Ken BrassRepresentative Kendricks “Ken” Brass – District 58

Representative Kendricks “Ken” Brass represents District 58, which includes portions of Ascension, Iberville and St. James parishes. A committed and dedicated public servant, Brass has been working to help his community both inside and outside of the legislature. He’s served on numerous local boards and commissions and still manages to carve out time in his schedule to coach Biddy Basketball and T-Ball.

In this year’s session, Brass focused much of his attention on education. He authored HB231, which provides for the transfer of academic credit from public postsecondary education institutions granting bachelor’s degrees to institutions granting associate’s degrees—making it easier for people to continue their education. 

Brass believes that better education opportunities means more citizens in his district can find high-paying jobs. That reasoning is also why Brass supported funding appropriations for the state’s ports, which provide myriad career opportunities and could further stimulate the job market with more resources.

 

 

Rep57Representative Randal L. Gaines – District 57

Representative Gaines’ district lies in the heart of the River Parishes. The 57th district comprises St. Charles and St. John the Baptist parishes, and Gaines has been serving the region since he was elected in 2011. 

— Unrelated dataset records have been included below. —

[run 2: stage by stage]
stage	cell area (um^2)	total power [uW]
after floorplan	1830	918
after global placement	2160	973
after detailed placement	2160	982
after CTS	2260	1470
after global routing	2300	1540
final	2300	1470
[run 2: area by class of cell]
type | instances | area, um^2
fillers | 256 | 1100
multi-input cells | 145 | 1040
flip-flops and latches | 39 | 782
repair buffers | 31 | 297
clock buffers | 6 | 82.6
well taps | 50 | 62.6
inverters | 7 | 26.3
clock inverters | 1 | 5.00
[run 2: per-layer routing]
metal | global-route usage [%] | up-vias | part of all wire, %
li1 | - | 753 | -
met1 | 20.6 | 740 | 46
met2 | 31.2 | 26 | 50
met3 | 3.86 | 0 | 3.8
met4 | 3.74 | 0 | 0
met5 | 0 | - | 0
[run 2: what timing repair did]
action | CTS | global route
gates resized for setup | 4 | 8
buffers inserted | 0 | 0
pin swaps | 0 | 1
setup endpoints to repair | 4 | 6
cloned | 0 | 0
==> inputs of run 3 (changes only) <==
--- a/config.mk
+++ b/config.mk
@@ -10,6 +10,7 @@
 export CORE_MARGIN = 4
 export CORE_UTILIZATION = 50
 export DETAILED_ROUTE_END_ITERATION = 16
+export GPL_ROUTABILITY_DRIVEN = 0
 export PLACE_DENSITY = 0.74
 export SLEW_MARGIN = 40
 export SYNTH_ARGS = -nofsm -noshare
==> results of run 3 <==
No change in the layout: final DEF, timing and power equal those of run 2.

An attorney from Laplace, Gaines served in the United States Army for 25 years, including during major military operations like Desert Storm, as well as in the aftermath of Hurricane Katrina. At the legislature, he serves on the House Select Leadership Committee and the Special Committee on Military and Veterans Affairs.

In this year’s session, Gaines focused mostly on criminal and procedural affairs with his own legislation, such as convictions rendered by a non-unanimous jury and election procedures during a state of emergency. But Gaines has long supported the state’s ports through efforts such as the Tiger Grant Application, which sought federal funds for the Port of South Louisiana’s Globalplex complex.

 

 

Rep56Representative Gregory A. Miller – District 56

Representative Miller works for the people of the 56th district, which is made up of parts of St. Charles and St. John the Baptist Parishes. 

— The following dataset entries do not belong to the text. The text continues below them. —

===== config.mk =====
export PLATFORM = sky130hd
export DESIGN_NAME = trap_controller
export DESIGN_NICKNAME = d
export VERILOG_FILES = /design/src/rtl/trap_controller.sv
export SDC_FILE = /design/constraint.sdc
export NUM_CORES = 1
export LEC_CHECK = 0
export ABC_AREA = 1
export CAP_MARGIN = 20
export CORE_MARGIN = 2
export CORE_UTILIZATION = 35
export CTS_CLUSTER_DIAMETER = 50
export CTS_CLUSTER_SIZE = 12
export DETAILED_ROUTE_END_ITERATION = 12
export PLACE_DENSITY = 0.68
export SLEW_MARGIN = 20
export SYNTH_ARGS = -nofsm -noshare
export SYNTH_HDL_FRONTEND = slang
export SYNTH_SLANG_ARGS = --single-unit
export TNS_END_PERCENT = 50

===== constraint.sdc =====
create_clock -name clk_i -period 1.9 [get_ports clk_i]
set_input_delay 0.285 -clock clk_i [delete_from_list [all_inputs] [get_ports clk_i]]
set_output_delay 0.285 -clock clk_i [all_outputs]
set_load 0.005 [all_outputs]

For Miller, one of the legislature’s biggest accomplishments of the 2022 regular session was allocating the surplus dollars available in a fiscally responsible way. “We were able to make the largest state investment in infrastructure since the 1980s,” Miller says.

That investment includes $450 million for safe drinking water and sewer projects throughout the state, money for highway and bridge improvements, $1.2 billion in coastal restoration and hurricane protection, and $60 million towards Louisiana community and technical colleges for training in high demand jobs, such as broadband and healthcare.

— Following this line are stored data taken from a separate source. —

===== config.mk =====
export PLATFORM = sky130hd
export DESIGN_NAME = pico_intc_flat
export DESIGN_NICKNAME = d
export VERILOG_FILES = /design/src/rtl/pico_intc_pkg.sv /design/src/rtl/pico_intc_if.sv /design/src/rtl/pico_intc_prio.sv /design/src/rtl/pico_intc.sv /design/src/flat_wrapper.sv
export SDC_FILE = /design/constraint.sdc
export NUM_CORES = 1
export LEC_CHECK = 0
export CORE_UTILIZATION = 45
export CTS_BUF_LIST = sky130_fd_sc_hd__clkbuf_8
export DETAILED_ROUTE_END_ITERATION = 6
export PLACE_DENSITY = 0.81
export SLEW_MARGIN = 10
export SYNTH_ARGS = -nofsm -noshare
export SYNTH_HDL_FRONTEND = slang
export SYNTH_SLANG_ARGS = --single-unit
export TNS_END_PERCENT = 5

===== constraint.sdc =====
create_clock -name clk -period 2.1 [get_ports clk]
set_input_delay 0.42 -clock clk [delete_from_list [all_inputs] [get_ports clk]]
set_output_delay 0.42 -clock clk [all_outputs]
set_load 0.005 [all_outputs]

===== src/rtl/pico_intc_pkg.sv =====
// Shared constants and types for the pico_intc interrupt controller.
// Register offsets, FSM state encoding and source-count limits live here.
package pico_intc_pkg;

    localparam int MAX_SRC = 8;
    localparam int ID_W    = 3;

    localparam logic [1:0] OFS_PENDING = 2'd0;
    localparam logic [1:0] OFS_MASK    = 2'd1;
    localparam logic [1:0] OFS_CURID   = 2'd2;
    localparam logic [1:0] OFS_EOI     = 2'd3;

    typedef enum logic [1:0] {
        IDLE    = 2'd0,
        REQ     = 2'd1,
        SERVICE = 2'd2
    } state_e;

endpackage


===== src/rtl/pico_intc_if.sv =====
// kcpsm3 port bus plus interrupt/interrupt_ack pair as seen by pico_intc.
// The master modport is the processor side; the slave modport is the controller.
interface pico_intc_if;
    import pico_intc_pkg::*;

    logic [7:0] port_id;
    logic       write_strobe;
    logic       read_strobe;
    logic [7:0] out_port;
    logic [7:0] in_port;
    logic       in_sel;
    logic       interrupt;
    logic       interrupt_ack;

    modport master (
        output port_id, write_strobe, read_strobe, out_port, interrupt_ack,
        input  in_port, in_sel, interrupt
    );

    modport slave (
        input  port_id, write_strobe, read_strobe, out_port, interrupt_ack,
        output in_port, in_sel, interrupt
    );

endinterface


===== src/rtl/pico_intc_prio.sv =====
// Combinational priority picker: returns the first set bit of eligible found
// by scanning upward from start (wrapping modulo N_SRC).
module pico_intc_prio
    import pico_intc_pkg::*;
#(
    parameter int N_SRC = 4
) (
    input  logic [N_SRC-1:0] eligible,
    input  logic [ID_W-1:0]  start,
    output logic [ID_W-1:0]  winner,
    output logic             valid
);

    // Scan from the farthest offset down so the nearest hit overwrites the rest.
    always_comb begin
        int idx;
        idx    = 0;
        winner = '0;
        valid  = 1'b0;
        for (int i = N_SRC - 1; i >= 0; i--) begin
            idx = (int'(start) + i) % N_SRC;
            if (eligible[idx]) begin
                winner = ID_W'(idx);
                valid  = 1'b1;
            end
        end
    end

endmodule


===== src/rtl/pico_intc.sv =====
// Multi-source interrupt controller for kcpsm3: edge-captured pending bits,
// mask, current-ID and EOI registers. Define PICO_INTC_RR_EN for round-robin.
module pico_intc
    import pico_intc_pkg::*;
#(
    parameter int         N_SRC   = 4,
    parameter logic [7:0] BASE_ID = 8'h10
) (
    input  logic             clk,
    input  logic             reset_n,
    input  logic [N_SRC-1:0] irq_src,
    pico_intc_if.slave       bus
);

    logic [N_SRC-1:0] src_q;
    logic [N_SRC-1:0] pending_q, pending_d;
    logic [N_SRC-1:0] mask_q, mask_d;
    logic [ID_W-1:0]  cur_id_q, cur_id_d;
    logic             active_q, active_d;
    logic             interrupt_q, interrupt_d;
    state_e           state_q, state_d;

    logic [N_SRC-1:0] set_vec;
    logic [N_SRC-1:0] eligible;
    logic [N_SRC-1:0] wr_bits;
    logic [N_SRC-1:0] win_onehot;
    logic [ID_W-1:0]  start;
    logic [ID_W-1:0]  winner;
    logic             win_valid;
    logic             wr_en;
    logic [1:0]       ofs;
    logic [7:0]       rd_data;
    logic             unused_ok;

    assign ofs        = bus.port_id[1:0];
    assign bus.in_sel = (bus.port_id[7:2] == BASE_ID[7:2]);
    assign wr_en      = bus.write_strobe & bus.in_sel;
    assign set_vec    = irq_src & ~src_q;
    assign eligible   = pending_q & mask_q;
    assign wr_bits    = bus.out_port[N_SRC-1:0];
    assign win_onehot = N_SRC'(1) << winner;
    assign unused_ok  = ^{bus.read_strobe, bus.out_port};

`ifdef PICO_INTC_RR_EN
    logic [ID_W-1:0] last_id_q, last_id_d;
    assign start = ID_W'((int'(last_id_q) + 1) % N_SRC);
`else
    assign start = '0;
`endif

    pico_intc_prio #(.N_SRC(N_SRC)) u_prio (
        .eligible (eligible),
        .start    (start),
        .winner   (winner),
        .valid    (win_valid)
    );

    always_comb begin
        state_d   = state_q;
        pending_d = pending_q;
        mask_d    = mask_q;
        cur_id_d  = cur_id_q;
        active_d  = active_q;
`ifdef PICO_INTC_RR_EN
        last_id_d = last_id_q;
`endif
        if (wr_en && ofs == OFS_PENDING) pending_d = pending_d & ~wr_bits;
        if (wr_en && ofs == OFS_MASK)    mask_d    = wr_bits;

        case (state_q)
            IDLE: begin
                if (eligible != '0) state_d = REQ;
            end
            REQ: begin
                if (eligible == '0) begin
                    state_d = IDLE;
                end else if (bus.interrupt_ack && win_valid) begin
                    cur_id_d  = winner;
                    pending_d = pending_d & ~win_onehot;
                    active_d  = 1'b1;
                    state_d   = SERVICE;
`ifdef PICO_INTC_RR_EN
                    last_id_d = winner;
`endif
                end
            end
            SERVICE: begin
                if (wr_en && ofs == OFS_EOI) begin
                    state_d  = IDLE;
                    active_d = 1'b0;
                end
            end
            default: state_d = IDLE;
        endcase

        // A new edge always survives a same-cycle clear, whether W1C or ack.
        pending_d   = pending_d | set_vec;
        interrupt_d = (state_d == REQ);
    end

    always_comb begin
        rd_data = 8'h00;
        case (ofs)
            OFS_PENDING: rd_data = MAX_SRC'(pending_q);
            OFS_MASK:    rd_data = MAX_SRC'(mask_q);
            OFS_CURID:   rd_data = {active_q, 4'b0000, cur_id_q};
            default:     rd_data = 8'h00;
        endcase
        bus.in_port = bus.in_sel ? rd_data : 8'h00;
    end

    always_ff @(posedge clk or negedge reset_n) begin
        if (!reset_n) begin
            src_q       <= '0;
            pending_q   <= '0;
            mask_q      <= '0;
            cur_id_q    <= '0;
            active_q    <= 1'b0;
            interrupt_q <= 1'b0;
            state_q     <= IDLE;
`ifdef PICO_INTC_RR_EN
            last_id_q   <= '0;
`endif
        end else begin
            src_q       <= irq_src;
            pending_q   <= pending_d;
            mask_q      <= mask_d;
            cur_id_q    <= cur_id_d;
            active_q    <= active_d;
            interrupt_q <= interrupt_d;
            state_q     <= state_d;
`ifdef PICO_INTC_RR_EN
            last_id_q   <= last_id_d;
`endif
        end
    end

    assign bus.interrupt = interrupt_q;

endmodule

Additionally, approximately $20 million was appropriated for the Port of South Louisiana and about $100 million for the Port of New Orleans for infrastructure improvements.

 

 

Rep92Representative Joseph A. Stagni – District 92

Joseph “Joe” Stagni has represented the state’s 92nd district, made up of the parishes of Jefferson and St. Charles, since he was first elected in 2017. 

Before he started working at the House of Representatives, Stagni served on the Kenner City Council, on two zoning boards and on former Mayor Phil Capitano’s transition team. Stagni even won an award from the Louisiana Civil Service League in recognition for his work.

Given his commitment to his community, it’s no surprise that much of Stagni’s focus in the 2022 session was on local matters such as renaming Kenner city council’s building and providing for loss of use benefits in homeowner’s policies—the latter of which is a major concern heading into this year’s hurricane season.

That commitment means Stagni also supported appropriations for the Port of South Louisiana and the Port of New Orleans, which received a combined $120 million for infrastructure projects.